The problem:
Using the records below, please work out how many lines contain "name"; answer with the number alone.
═════ Data listing ═════
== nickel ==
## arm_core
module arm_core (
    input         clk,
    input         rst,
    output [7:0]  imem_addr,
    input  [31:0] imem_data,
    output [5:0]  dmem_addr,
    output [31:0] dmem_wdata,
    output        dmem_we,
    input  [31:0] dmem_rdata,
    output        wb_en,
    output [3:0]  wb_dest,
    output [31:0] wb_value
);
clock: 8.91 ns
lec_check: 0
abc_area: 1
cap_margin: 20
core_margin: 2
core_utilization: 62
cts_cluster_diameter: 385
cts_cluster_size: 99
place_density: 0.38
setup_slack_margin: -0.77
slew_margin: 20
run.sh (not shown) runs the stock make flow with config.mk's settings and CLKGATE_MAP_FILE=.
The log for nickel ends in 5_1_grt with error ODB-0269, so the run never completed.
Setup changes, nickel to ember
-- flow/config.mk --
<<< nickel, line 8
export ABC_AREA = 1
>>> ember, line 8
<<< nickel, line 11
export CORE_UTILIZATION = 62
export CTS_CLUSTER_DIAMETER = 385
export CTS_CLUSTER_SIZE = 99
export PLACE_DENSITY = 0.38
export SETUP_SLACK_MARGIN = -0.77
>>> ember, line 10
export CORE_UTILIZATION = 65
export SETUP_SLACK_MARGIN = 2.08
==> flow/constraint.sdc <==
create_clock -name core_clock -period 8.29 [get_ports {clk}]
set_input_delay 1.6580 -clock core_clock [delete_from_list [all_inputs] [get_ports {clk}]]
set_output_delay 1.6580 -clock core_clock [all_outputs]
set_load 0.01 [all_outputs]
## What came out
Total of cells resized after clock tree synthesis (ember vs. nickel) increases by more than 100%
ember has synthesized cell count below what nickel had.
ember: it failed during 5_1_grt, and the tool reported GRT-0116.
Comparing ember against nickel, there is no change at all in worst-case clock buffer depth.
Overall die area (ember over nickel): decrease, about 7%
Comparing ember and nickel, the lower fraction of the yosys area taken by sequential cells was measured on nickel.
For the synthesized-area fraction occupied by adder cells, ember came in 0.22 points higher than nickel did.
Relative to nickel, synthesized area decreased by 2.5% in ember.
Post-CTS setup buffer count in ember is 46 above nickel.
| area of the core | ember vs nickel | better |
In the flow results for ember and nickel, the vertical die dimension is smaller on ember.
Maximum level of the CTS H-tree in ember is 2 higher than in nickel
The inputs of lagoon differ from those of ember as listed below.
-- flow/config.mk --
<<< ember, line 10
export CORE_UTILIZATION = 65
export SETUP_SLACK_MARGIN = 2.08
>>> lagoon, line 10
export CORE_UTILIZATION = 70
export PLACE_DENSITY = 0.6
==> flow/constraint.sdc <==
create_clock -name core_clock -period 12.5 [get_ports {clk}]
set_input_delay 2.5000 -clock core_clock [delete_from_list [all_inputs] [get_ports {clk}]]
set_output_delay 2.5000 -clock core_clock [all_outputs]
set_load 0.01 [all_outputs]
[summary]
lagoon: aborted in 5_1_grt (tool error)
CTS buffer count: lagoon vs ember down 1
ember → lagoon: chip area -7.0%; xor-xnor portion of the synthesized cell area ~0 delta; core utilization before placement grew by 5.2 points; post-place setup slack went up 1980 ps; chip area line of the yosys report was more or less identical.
═════
Task response:
2